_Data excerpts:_
- - - - - - -
File: ./design.v
module m_full_adder (CarryOut, Sum, A, B, CarryIn);
	wire   w_WIRE_1;
 	wire   w_WIRE_2;
 	wire   w_WIRE_3;
       	output CarryOut, Sum;
	input  A, B, CarryIn;
  	assign w_WIRE_1 = A ^ B;
  	assign w_WIRE_2 = w_WIRE_1 & CarryIn;
  	assign w_WIRE_3 = A & B;
	assign CarryOut = w_WIRE_2 | w_WIRE_3;
  	assign Sum   = w_WIRE_1 ^ CarryIn;
endmodule
module m_half_adder (CarryOut, Sum, A, B);
	output CarryOut, Sum;
	input  A, B;
  	assign Sum   = A ^ B;   
  	assign CarryOut = A & B;   
endmodule 
module nbits_adder(CarryIn,a,b,sum,CarryOut);
	parameter N=8;
	input [N-1:0] a,b;
	input CarryIn;
	output [N-1:0] sum;
   	output  CarryOut;
 	wire [N-1:0] carry;
   	genvar i;
   	generate 
   		for(i=0;i<N;i=i+1)
     		begin: generate_N_bit_Adder
   			if(i==0) 
  				m_full_adder f(carry[0],sum[0],a[0],b[0],CarryIn);
   			else
  				m_full_adder f(carry[i],sum[i],a[i],b[i],carry[i-1]);
     			end
  		assign CarryOut = carry[N-1];
   	endgenerate
endmodule
module nx1_product(multiplicand, multiplier, result);
	parameter DATA_WIDTH = 8;
	output [DATA_WIDTH-1:0] result;
	input multiplicand;
  	input  [DATA_WIDTH-1:0] multiplier;
  genvar i;
  generate 
    for (i = 0; i < DATA_WIDTH; i = i + 1) begin
          and a0 (result[i],multiplicand, multiplier[i]);
    end
  endgenerate	
endmodule
module wallace_16bit_multiplier (A, B,product);
	output [31:0] product;
	input [15:0] A, B;
	wire [15:0] resultant[3:0];
	wire carry[4:0];
	wire [7:0] adding_result[4:0];
wallace_8bit_multiplier m1 (A[7:0],B[7:0],resultant[0]);
wallace_8bit_multiplier m2 (A[15:8],B[7:0],resultant[1]);
wallace_8bit_multiplier m3 (A[7:0],B[15:8],resultant[2]);
wallace_8bit_multiplier m4 (A[15:8],B[15:8],resultant[3]);
assign product[7:0] = resultant[0][7:0];
nbits_adder a1 (0,resultant[1][7:0],resultant[0][15:8],adding_result[0],carry[0]);
nbits_adder a2 (0,resultant[2][7:0],adding_result[0],adding_result[1],carry[1]);
assign product[15:8] = adding_result[1];
nbits_adder a3 (carry[1],resultant[1][15:8],resultant[2][15:8],adding_result[2],carry[2]);
nbits_adder a4 (carry[0],resultant[3][7:0],adding_result[2],adding_result[3],carry[3]);
assign product[23:16] = adding_result[3];
nbits_adder a5 (carry[3],resultant[3][15:8],{7'b0000000,carry[2]},adding_result[4],carry[4]);
assign product [31:24] = adding_result[4];
endmodule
- - - - - - -
_Work instructions:_
Look through the lines above for "parameter". Say how many have it, and give no other words.

_Reply to the exercise:_
2